Fast food giant Burger King is courting controversy after launching a loyalty card for ten- to 16-year-olds. The Diageo-owned chain claims BK buzz is the first national loyalty card in the UK fast food sector.
But pressure group Sustain – the alliance for better food and farming – says the card will encourage children to eat more fatty burgers.
Sustain coordinator Jeanette Longfield says: “They might be the first fast food chain to do this – but they won’t be on their own for long.”
Children accumulate points when they buy a value meal. They will be offered discounts on CDs at HMV for the next eight weeks.
Burger King is also in talks to extend the scheme into cinema, fashion and home entertainment offers.
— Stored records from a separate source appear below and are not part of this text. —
$ cat src/rtl/regstream_pkg.sv
package regstream_pkg;
  parameter int unsigned IDX_W  = 8;
  parameter int unsigned ADDR_W = 16;

  typedef logic [IDX_W-1:0]  idx_t;
  typedef logic [ADDR_W-1:0] addr_t;

  // Top index bit picks the bank; remaining bits give a word offset.
  function automatic addr_t idx_to_addr(input idx_t idx, input addr_t bank0,
                                        input addr_t bank1);
    addr_t off;
    off = addr_t'(idx[IDX_W-2:0]) << 2;
    return (idx[IDX_W-1] ? bank1 : bank0) + off;
  endfunction
endpackage

$ cat src/rtl/rsu_framer.sv
module rsu_framer #(
  parameter int unsigned LANES  = 4,
  parameter int unsigned DATA_W = 32,
  localparam int unsigned SLOT_W = $clog2(LANES + 1),
  localparam int unsigned LANE_W = (LANES > 1) ? $clog2(LANES) : 1
) (
  input  logic              clk,
  input  logic              rst,
  input  logic              accept,
  input  logic [DATA_W-1:0] in_data,
  output logic [DATA_W-1:0] header,
  output logic              is_hdr,
  output logic [LANE_W-1:0] lane,
  output logic              last
);
  localparam logic [SLOT_W-1:0] LAST_SLOT = SLOT_W'(LANES);

  logic [SLOT_W-1:0] slot;
  logic [SLOT_W-1:0] slot_m1;

  always_ff @(posedge clk) begin
    if (rst) begin
      slot   <= '0;
      header <= '0;
    end else if (accept) begin
      if (slot == '0) header <= in_data;
      slot <= (slot == LAST_SLOT) ? '0 : slot + SLOT_W'(1);
    end
  end

  assign slot_m1 = slot - SLOT_W'(1);
  assign is_hdr  = (slot == '0);
  assign lane    = slot_m1[LANE_W-1:0];
  assign last    = (slot == LAST_SLOT);
endmodule

$ cat src/rtl/rsu_lane_decode.sv
module rsu_lane_decode
  import regstream_pkg::*;
#(
  parameter int unsigned LANES      = 4,
  parameter int unsigned DATA_W     = 32,
  parameter logic [ADDR_W-1:0] BANK0_BASE = 16'h1C00,
  parameter logic [ADDR_W-1:0] BANK1_BASE = 16'h2C00,
  localparam int unsigned LANE_W = (LANES > 1) ? $clog2(LANES) : 1
) (
  input  logic [DATA_W-1:0] header,
  input  logic [LANE_W-1:0] lane,
  output addr_t             addr
);
  addr_t lane_addr [LANES];

  for (genvar l = 0; l < LANES; l++) begin : g_lane
    assign lane_addr[l] = idx_to_addr(header[l*IDX_W +: IDX_W], BANK0_BASE, BANK1_BASE);
  end

  assign addr = lane_addr[lane];
endmodule

$ cat src/rtl/rsu_write_stage.sv
module rsu_write_stage
  import regstream_pkg::*;
#(
  parameter int unsigned DATA_W = 32
) (
  input  logic              clk,
  input  logic              rst,
  input  logic              load,
  input  addr_t             load_addr,
  input  logic [DATA_W-1:0] load_data,
  input  logic              load_last,
  input  logic              wr_stall,
  output logic              hold,
  output logic              wr_en,
  output addr_t             wr_addr,
  output logic [DATA_W-1:0] wr_data,
  output logic              pkt_done
);
  logic last_q;

  assign hold = wr_en && wr_stall;

  always_ff @(posedge clk) begin
    if (rst) begin
      wr_en    <= 1'b0;
      wr_addr  <= '0;
      wr_data  <= '0;
      last_q   <= 1'b0;
      pkt_done <= 1'b0;
    end else begin
      pkt_done <= wr_en && !wr_stall && last_q;
      if (!hold) begin
        wr_en <= load;
        if (load) begin
          wr_addr <= load_addr;
          wr_data <= load_data;
          last_q  <= load_last;
        end else begin
          last_q  <= 1'b0;
        end
      end
    end
  end
endmodule

$ cat src/rtl/regstream_unpacker.sv
module regstream_unpacker
  import regstream_pkg::*;
#(
  parameter int unsigned LANES      = 4,
  parameter logic [ADDR_W-1:0] BANK0_BASE = 16'h1C00,
  parameter logic [ADDR_W-1:0] BANK1_BASE = 16'h2C00,
  localparam int unsigned DATA_W = LANES * IDX_W,
  localparam int unsigned LANE_W = (LANES > 1) ? $clog2(LANES) : 1
) (
  input  logic              clk,
  input  logic              rst,
  input  logic              in_valid,
  input  logic [DATA_W-1:0] in_data,
  output logic              in_ready,
  input  logic              wr_stall,
  output logic              wr_en,
  output logic [ADDR_W-1:0] wr_addr,
  output logic [DATA_W-1:0] wr_data,
  output logic              pkt_done
);
  // Named internal events, visible to the bound checker.
  logic              accept;
  logic              hdr_accept;
  logic              data_accept;
  logic              hold;
  logic [DATA_W-1:0] header;
  logic              is_hdr;
  logic              last;
  logic [LANE_W-1:0] lane;
  addr_t             lane_addr;

  assign in_ready    = !hold;
  assign accept      = in_valid && in_ready;
  assign hdr_accept  = accept && is_hdr;
  assign data_accept = accept && !is_hdr;

  rsu_framer #(.LANES(LANES), .DATA_W(DATA_W)) u_framer (
    .clk    (clk),
    .rst    (rst),
    .accept (accept),
    .in_data(in_data),
    .header (header),
    .is_hdr (is_hdr),
    .lane   (lane),
    .last   (last)
  );

  rsu_lane_decode #(
    .LANES(LANES), .DATA_W(DATA_W),
    .BANK0_BASE(BANK0_BASE), .BANK1_BASE(BANK1_BASE)
  ) u_decode (
    .header(header),
    .lane  (lane),
    .addr  (lane_addr)
  );

  rsu_write_stage #(.DATA_W(DATA_W)) u_wr (
    .clk      (clk),
    .rst      (rst),
    .load     (data_accept),
    .load_addr(lane_addr),
    .load_data(in_data),
    .load_last(last),
    .wr_stall (wr_stall),
    .hold     (hold),
    .wr_en    (wr_en),
    .wr_addr  (wr_addr),
    .wr_data  (wr_data),
    .pkt_done (pkt_done)
  );
endmodule

$ cat config.mk
export PLATFORM = sky130hd
export DESIGN_NAME = regstream_unpacker
export DESIGN_NICKNAME = d
export VERILOG_FILES = /design/src/rtl/regstream_pkg.sv /design/src/rtl/rsu_framer.sv /design/src/rtl/rsu_lane_decode.sv /design/src/rtl/rsu_write_stage.sv /design/src/rtl/regstream_unpacker.sv
export SDC_FILE = /design/constraint.sdc
export NUM_CORES = 1
export LEC_CHECK = 0
export BUFFER_PORTS_ARGS = -buffer_cell sky130_fd_sc_hd__buf_2
export CORE_UTILIZATION = 50
export CTS_CLUSTER_SIZE = 12
export DETAILED_ROUTE_END_ITERATION = 10
export PLACE_DENSITY = 0.76
export SYNTH_ARGS = -nofsm -noshare
export SYNTH_HDL_FRONTEND = slang
export SYNTH_SLANG_ARGS = --single-unit
$ cat constraint.sdc
create_clock -name clk -period 5.05 [get_ports clk]
set_input_delay 1.01 -clock clk [delete_from_list [all_inputs] [get_ports clk]]
set_output_delay 1.01 -clock clk [all_outputs]
set_load 0.01 [all_outputs]
* Word level (Yosys, flattened, before mapping) *
Cells that the tools add are included.

storage, ports and cells
  bits in registers = 86
  bits of input ports = 36
  output and inout bits = 51
  logic and storage cells = 37

cells by class
  $add $sub $neg = 6
  magnitude comparators = 1
  equal/unequal tests = 1
  muxes and demuxes = 9
  bitwise gates (word level) = 2
  reduce and logical (&&, ||, !) cells = 11

operator list
  kind                                                                count
  16-bit by 9-bit adder with 16-bit output                            4
  14-bit two-way mux                                                  4
  16-bit binary-select mux with 2-bit select                          1
  16-bit two-way mux                                                  2
  1-bit logical AND                                                   5
  2-bit AND reduction                                                 2
  3-bit by 1-bit adder with 3-bit output, second input constant       1
  3-bit == test, second input constant                                1
  3-bit >= comparator, second input constant                          1
  1-bit zero test                                                     3
  3-bit zero test                                                     1
  3-bit two-way mux                                                   1
  2-bit inverter with 3-bit output                                    1
  2-bit by 1-bit subtractor with 2-bit output, second input constant  1
  1-bit two-way mux                                                   1
  1-bit inverter                                                      1

* Logic depth before layout (Yosys ltp) *
Gate-level depths: netlist (run 1).

  word-level depth = 5
  gate-level depth with buffers = 8
  depth with buffers taken out = 5

* Modules after synthesis *
From an unflattened synthesis (run 1), not the netlist that was laid out.

unflattened totals
  cells, all modules = 403
  area total of the unflattened synthesis = 3378.2 sq um

by module, submodules not included
  module              instances  cells each  area an instance (sq um)
  rsu_write_stage     1          221         1780.5
  rsu_framer          1          159         1290.0
  rsu_lane_decode     1          20          285.3
  regstream_unpacker  1          3           22.5

* Worst setup path before layout (run 1) *
OpenSTA, ideal clock, no wires.

  kind = input -> output
  start point = input port wr_stall
  end point = output port in_ready
  arrival = 1.564 ns
  path slack = 2.476 ns
  stages on the path = 4
  buffers on the path = 2
  cell sequence = and2_1 -> buf_2 -> inv_2 -> buf_2

between the ends
  cells in the longest elaborated chain, start to end = 2

ends and longest elaborated chain
  item               line                      text
  from (decl)        regstream_unpacker.sv:15  input logic wr_stall,
  1-bit logical AND  rsu_write_stage.sv:21     assign hold = wr_en && wr_stall;
  1-bit zero test    -
  to (decl)          regstream_unpacker.sv:14  output logic in_ready,

Every way passes these cells.

* Final worst setup path (run 1) *
Ends and elaborated chain as after synthesis.

==> results.py, run 1 <==
metrics = {
    "global_route": {
        "grt_pass1_wl_mm": 13.7,
        "grt_pass1_vias": 2737,
        "antenna_found_initial": 0,
        "grt_max_degree": 81,
        "grt_util_all_layers_pct": 24.4,
        "gr-total-overflow": 0,
    },
    "clocking": {
        "clock_sinks": 80,
        "path_clk_slew_ps": 80,
        "root_buffer": "clkbuf_8",
        "cts_resized": 0,
        "hold_buffers": 0,
        "clk_path_buf_depth": 2,
        "cts_tree": "yes",
        "htree_levels": 3,
        "clk_latency_ps": 360,
        "cts_buffers": 9,
        "cts_setup_buffers": 0,
    },
    "logic_synthesis": {
        "seq_area_frac_synth_pct": 47.9,
        "syn_area_sq_um": 3340,
        "synthCells": 387,
        "ys_warn_count": 0,
        "synth_cell_types": 27,
        "synth-seq-cells": 80,
        "syn-mean-instance-area_sq_um": 8.64,
    },
    "job": {
        "maxCapViolCount": 0,
    },
    "die": {
        "core_region_area_sq_um": 6390,
        "die_y_um": 83.8,
        "initial_utilization_pct": 52.4,
        "die-area_sq_um": 7020,
        "die_w_um": 83.8,
        "placementRows": 29,
        "pin_count": 87,
    },
    "sta": {
        "final-setup-viol-count": 0,
        "final.period_utilization_pct": 74.5,
        "finalHoldViolCount": 0,
        "final.setup.tns_ps": 0,
        "slew_viol_final": 0,
        "slew_headroom_pct": 19.9,
        "rsz0062_at_grt": "false",
        "fmax_mhz": 266,
        "worst_pin_slew_ps": 1200,
        "period_needed_ps": 3760,
        "clock_skew_ps": 8.46,
    },
    "finish": {
        "final_nets": 475,
        "layout.cells.most_common": "buf_2",
        "syn_to_final_growth_pct": 17.5,
        "diodes": 0,
        "layout_common_cells": "buf_2 (81), a21oi_1 (80), dfxtp_1 (80), o21ai_0 (73), nand3_1 (72)",
        "drive_above_1_share_pct": 23.5,
    },
    "placed_design": {
        "dp_hpwl_mm": 5.06,
        "place.gp.congestion": 0.776,
        "portBuffers": 81,
    },
    "worst_setup_path": {
        "cp_cell_sequence": "buf_2 > and2_1 > inv_2 > buf_2",
        "crit_arrival_ps": 2750,
        "path_common_cell": "buf_2",
        "cp-end-kind": "output port",
        "worstPathMaxFanout": 35,
        "cp_slowest_cell": "and2_1",
        "worst_setup_path_start_kind": "input port",
        "worstPathRequired_ps": 4040,
        "cpPeakStageDelay_ps": 800,
        "path_class": "input port to output port",
    },
    "route": {
        "drt_pass1_iterations": 4,
        "routed_via_density": 5.92,
        "ant_nets": 0,
        "routedWlPerCell_um": 16.0,
        "drc": 0,
        "vias": 3070,
        "routed_wl_mm": 8.32,
        "drt_first_iter_violations": 289,
    },
    "hold_path": {
        "holdCritPathClass": "flop to flop",
    },
    "pwr": {
        "report.power.total_mw": 1.56,
        "leakage_nw": 1.58,
        "ir_drop_uv": 291,
        "powerDensity_nw_per_um2": 398,
    },
    "status": {
        "status": "finished clean",
    },
}
==> final cells by class <==
type | count | area, sq um
fillers | 592 | 2460
flip-flops and latches | 80 | 1600
multi-input cells | 260 | 1510
repair buffers | 83 | 420
clock inverters | 7 | 166
clock buffers | 9 | 124
well taps | 77 | 96.3
inverters | 3 | 11.3
==> Yosys cell counts, drive strengths merged <==
library cell	instances	area [sq um]
a21oi	80	400
dfxtp	80	1600
o21ai	73	365
nand3	72	360
buf	26	151
clkbuf	22	86.3
mux4	8	206
nand2	6	22.5
inv	3	11.3
nor2	3	11.3
ha	2	25.0
nand3b	2	15.0
a21bo	1	10.0
a21boi	1	18.8
a311oi	1	15.0
and2	1	6.26
and2b	1	7.51
and3b	1	8.76
conb	1	3.75
nand2b	1	6.26
nand4	1	6.26
nor3	1	5.00
==> kinds of logic after synthesis <==
logic type,share of synthesized area [%]
AOI/OAI and AO/OA,24.2
adders and majority gates,0.748
buffers and inverters,7.44
muxes,6.17
DFF,47.9
and+or+nand+nor,13.4
other,0.112
==> registers in the layout, summed over array words and instances, names as in the netlist <==
register / flops
u_framer.header: 32
u_framer.slot: 3
u_wr.last_q: 1
u_wr.pkt_done: 1
u_wr.wr_addr: 10
u_wr.wr_data: 32
u_wr.wr_en: 1
==> power breakdown <==
part / internal (mW) / total [mW] / switching (mW)
registers: 0.668 / 0.690 / 0.0216
logic: 0.0722 / 0.202 / 0.130
clock network: 0.430 / 0.672 / 0.242
==> worst max-delay path: cells and delay by family <==
family	cells	cell delay [ps]
buffers and inverters	3	930
and+or+nand+nor	1	800
==> worst paths after layout <==
path,start,end,slack [ps],cells after the start
worst max-delay path,wr_stall,in_ready,1290,4
worst min register to register,u_wr.last_q,u_wr.pkt_done,450,2
worst max register to register,u_framer.slot[0],u_framer.header[24],2720,5
worst min-delay path,u_wr.last_q,u_wr.pkt_done,450,2
==> stage by stage <==
stage	cells	hold WS [ps]	utilization, %	area (sq um)	setup WS (ps)
2_1_floorplan	391	424	-	3360	2480
3_3_place_gp	503	432	57.0	3640	1300
3_5_place_dp	503	433	57.0	3640	1310
4_1_cts	519	447	61.5	3930	1290
5_1_grt	519	474	61.5	3930	1080
6_report	519	451	61.5	3930	1290
==> metal layers <==
metal | global-route usage [%] | vias up | part of all wire, %
li1 | - | 1488 | -
met1 | 33.5 | 1460 | 45
met2 | 37.0 | 110 | 47
met3 | 5.54 | 12 | 6.2
met4 | 10.0 | 0 | 2.0
met5 | 0 | - | 0
No activity file was read; power rests on OpenSTA's default activity.
==> run 2: changes to the inputs <==
--- a/config.mk
+++ b/config.mk
@@ -6,10 +6,10 @@
 export NUM_CORES = 1
 export LEC_CHECK = 0
 export BUFFER_PORTS_ARGS = -buffer_cell sky130_fd_sc_hd__buf_2
-export CORE_UTILIZATION = 50
+export CORE_UTILIZATION = 47
 export CTS_CLUSTER_SIZE = 12
 export DETAILED_ROUTE_END_ITERATION = 10
-export PLACE_DENSITY = 0.76
+export PLACE_DENSITY = 0.75
 export SYNTH_ARGS = -nofsm -noshare
 export SYNTH_HDL_FRONTEND = slang
 export SYNTH_SLANG_ARGS = --single-unit
==> constraint.sdc (replaced) <==
create_clock -name clk -period 3.4 [get_ports clk]
set_input_delay 0.68 -clock clk [delete_from_list [all_inputs] [get_ports clk]]
set_output_delay 0.68 -clock clk [all_outputs]
set_load 0.01 [all_outputs]
==> run 2 against run 1 <==
  * Non-clock buffer count is 6 higher
  * First-iteration DRC count is 18% lower
  * Worst setup slack better by 7.6 ps
  * Design area down 0.57%
  * Clock-buffer cell count up 4
  * Routed wire length is 0.26% lower
  * Flip-flop and latch count unchanged
  * Worst hold slack better by 6.6 ps
  * Highest routed layer unchanged
  * Critical endpoint is now u_framer.header[14]
  * Largest power group unchanged
  * Global-route usage is 1.7 points lower
  * Critical path depth rose by 1
  * Sequential share of layout area rose by 0.24 points
  * Sequential power up 48%
==> results.py, run 2 (synthesis results as in run 1) <==
metrics = {
    "status": {
        "status": "finished clean",
    },
    "hold_path": {
        "hold_path_depth": 2,
        "hold_start": "u_wr.last_q",
        "holdCritPathClass": "flop to flop",
        "holdPathEnd": "u_wr.pkt_done",
    },
    "job": {
        "maxCapViolCount": 0,
    },
    "placed_design": {
        "place.gp.congestion": 0.843,
        "dp_hpwl_mm": 5.39,
        "portBuffers": 81,
    },
    "worst_setup_path": {
        "crit_arrival_ps": 2300,
        "r2r_start": "u_framer.slot[1]",
        "reg2reg_depth": 5,
        "worstPathMaxFanout": 32,
        "cp-end-kind": "flop",
        "worst_setup_path_start_kind": "flop",
        "worstPathRequired_ps": 3590,
        "reg2reg_to": "u_framer.header[14]",
        "reg2reg_setup_slack_ps": 1290,
        "path_class": "flop to flop",
    },
    "route": {
        "routedWlPerCell_um": 15.3,
        "vias": 3036,
        "routed_wl_mm": 8.30,
        "drc": 0,
        "drt_first_iter_violations": 237,
        "drt_pass1_iterations": 5,
        "ant_nets": 0,
        "routed_via_density": 5.58,
    },
    "finish": {
        "drive_above_1_share_pct": 24.1,
        "post-route-util_pct": 57.2,
        "syn_to_final_growth_pct": 16.8,
        "layout_common_cells": "buf_2 (81), a21oi_1 (80), dfxtp_1 (80), o21ai_0 (73), nand3_1 (72)",
        "layout.cells.most_common": "buf_2",
        "final_nets": 481,
        "nFillCells": 654,
        "diodes": 0,
        "reg_top3": "u_framer.header: 32 flops, u_wr.wr_data: 32 flops, u_wr.wr_addr: 10 flops",
    },
    "clocking": {
        "cts_tree": "yes",
        "cts_setup_buffers": 0,
        "hold_buffers": 0,
        "htree_levels": 3,
        "root_buffer": "clkbuf_8",
        "path_clk_slew_ps": 70,
        "clk_path_buf_depth": 2,
        "cts_resized": 0,
        "cts_buffers": 9,
        "clock_sinks": 80,
        "clk_latency_ps": 340,
    },
    "die": {
        "die_y_um": 86.4,
        "die-area_sq_um": 7460,
        "pin_count": 87,
        "initial_utilization_pct": 49.0,
        "core_region_area_sq_um": 6830,
        "placementRows": 30,
        "die_w_um": 86.4,
    },
    "sta": {
        "final.period_utilization_pct": 61.9,
        "finalHoldViolCount": 0,
        "final.setup.tns_ps": 0,
        "fmax_mhz": 475,
        "rsz0062_at_grt": "false",
        "worst_pin_slew_ps": 1100,
        "period_needed_ps": 2110,
        "final-setup-viol-count": 0,
        "slew_viol_final": 0,
        "clock_skew_ps": 3.74,
        "slew_headroom_pct": 26.7,
    },
    "global_route": {
        "grt_pass1_vias": 2656,
        "grt_util_all_layers_pct": 22.7,
        "grt_pass1_wl_mm": 13.2,
        "grt_max_degree": 81,
        "gr-total-overflow": 0,
        "antenna_found_initial": 0,
    },
    "pwr": {
        "powerDensity_nw_per_um2": 520,
        "leakage_nw": 1.57,
        "ir_drop_uv": 264,
    },
}
[run 2: changes by cell type in the layout (fill, tap and decap cells not counted), sizes merged]
cell | previous run | this run
buf | 83 | 89
bufinv | 5 | 1
clkbuf | 9 | 13
clkinv | 0 | 2
clkinvlp | 1 | 0
inv | 4 | 3
[run 2: final cells by class]
cell class / instances / area (sq um) / share of cell area [%]
timing repair buffer: 89 / 465 / 11.9
clock buffer: 13 / 159 / 4.07
inverter: 3 / 11.3 / 0.288
clock inverter: 3 / 40.0 / 1.02
multi-input combinational: 260 / 1510 / 38.6
tap: 96 / 120 / 3.07
sequential: 80 / 1600 / 41.0
[run 2: worst max-delay path by stage]
stage	startpoint	end	slack (ps)	depth (start not counted)
after global routing	u_framer.slot[1]	u_framer.header[10]	1030	5
final	u_framer.slot[1]	u_framer.header[14]	1290	5
after CTS	u_framer.slot[1]	u_framer.header[26]	1330	5
after floorplan	wr_stall	in_ready	1490	4
after global placement	in_valid	u_framer.header[15]	1220	4
after detailed placement	in_valid	u_framer.header[14]	1180	4
[run 2: worst max-delay path, stage by stage, from the launching register on]
cell      delay (ps)
dfxtp_1          330
inv_1             60
ha_1             260
nand3b_1         730
o21ai_0          470
a21oi_1          110
[run 2: per-stage QoR]
step / worst slack (ps) / total power, mW / instance area (sq um) / hold slack, ps / instances
finish: 1290 / 2.03 / 3910 / 458 / 544
global route: 1030 / 2.12 / 3910 / 481 / 544
CTS: 1330 / 2.05 / 3910 / 455 / 544
detailed placement: 1180 / 1.35 / 3710 / 444 / 528
global placement: 1220 / 1.35 / 3710 / 440 / 528
floorplan: 1490 / 1.26 / 3360 / 424 / 391
[run 2: layer usage]
layer	vias to the layer above	track usage (%)	routed length, um
met2	110	34.6	3750
met3	12	3.52	558
met1	1419	32.0	3850
met4	0	9.55	140
li1	1495	-	-
met5	-	0	0
[run 2: power by group]
group	total, mW	switching, mW	internal [mW]
clock	0.700	0.322	0.378
combinational	0.311	0.198	0.114
sequential	1.02	0.0290	0.992
total	2.03	0.549	1.48
==> run 3: changes to the inputs <==
--- a/config.mk
+++ b/config.mk
@@ -6,10 +6,10 @@
 export NUM_CORES = 1
 export LEC_CHECK = 0
 export BUFFER_PORTS_ARGS = -buffer_cell sky130_fd_sc_hd__buf_2
-export CORE_UTILIZATION = 47
+export CORE_UTILIZATION = 50
 export CTS_CLUSTER_SIZE = 12
 export DETAILED_ROUTE_END_ITERATION = 10
-export PLACE_DENSITY = 0.75
+export PLACE_DENSITY = 0.76
 export SYNTH_ARGS = -nofsm -noshare
 export SYNTH_HDL_FRONTEND = slang
 export SYNTH_SLANG_ARGS = --single-unit
==> constraint.sdc (replaced) <==
create_clock -name clk -period 1.95 [get_ports clk]
set_input_delay 0.39 -clock clk [delete_from_list [all_inputs] [get_ports clk]]
set_output_delay 0.39 -clock clk [all_outputs]
set_load 0.01 [all_outputs]
==> run 3 against run 2 <==
  * Die area fell by 5.9%
  * Sequential share of layout area decreased by 1.3 points
  * Design area increased by 3.3%
  * Fmax is 17% higher
  * Critical endpoint is now u_wr.wr_addr[12]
It will be left to partners to verify the age of claimants.
BK buzz kards will be available from on-counter dispensers and will also be distributed with copies of teenage magazines such as Smash Hits, J17, the Official Nintendo magazine and Computer and Video Games, which will carry advertorials about the scheme.
Burger King marketing manager Mark Palmer says: “Older kids want to be treated more like adults and order from the main menu, instead of buying kids’ meals.”
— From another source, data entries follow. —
--- config.mk ---
export PLATFORM = sky130hd
export DESIGN_NAME = oldest_issue_sel
export DESIGN_NICKNAME = d
export VERILOG_FILES = /design/src/rtl/sel_pkg.sv /design/src/rtl/sel_age_scan.sv /design/src/rtl/sel_slot_pack.sv /design/src/rtl/oldest_issue_sel.sv
export SDC_FILE = /design/constraint.sdc
export NUM_CORES = 1
export LEC_CHECK = 0
export ABC_CLOCK_PERIOD_IN_PS = 800
export BUFFER_PORTS_ARGS = -buffer_cell sky130_fd_sc_hd__buf_2
export CAP_MARGIN = 20
export CORE_UTILIZATION = 50
export CTS_BUF_LIST = sky130_fd_sc_hd__clkbuf_8
export DETAILED_ROUTE_END_ITERATION = 8
export PLACE_DENSITY = 0.75
export SYNTH_ARGS = -nofsm -noshare
export SYNTH_HDL_FRONTEND = slang
export SYNTH_HIERARCHICAL = 1
export SYNTH_SLANG_ARGS = --single-unit
export TNS_END_PERCENT = 30
--- constraint.sdc ---
create_clock -name clk -period 0.8 [get_ports clk]
set_input_delay 0.12 -clock clk [delete_from_list [all_inputs] [get_ports clk]]
set_output_delay 0.12 -clock clk [all_outputs]
set_load 0.01 [all_outputs]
BK buzz was designed by sales promotion agency Billington Cartmell and will be supported with TV ads created by Lowe Lintas. Media buying and planning is being handled through Carat.
But Burger King is entering the controversial ‘pester power’ arena which has dominated marketing this year.
The Co-op retail arm CWS asked the Independent Television Commission (ITC) to ban ads for unhealthy foods (MW July 6).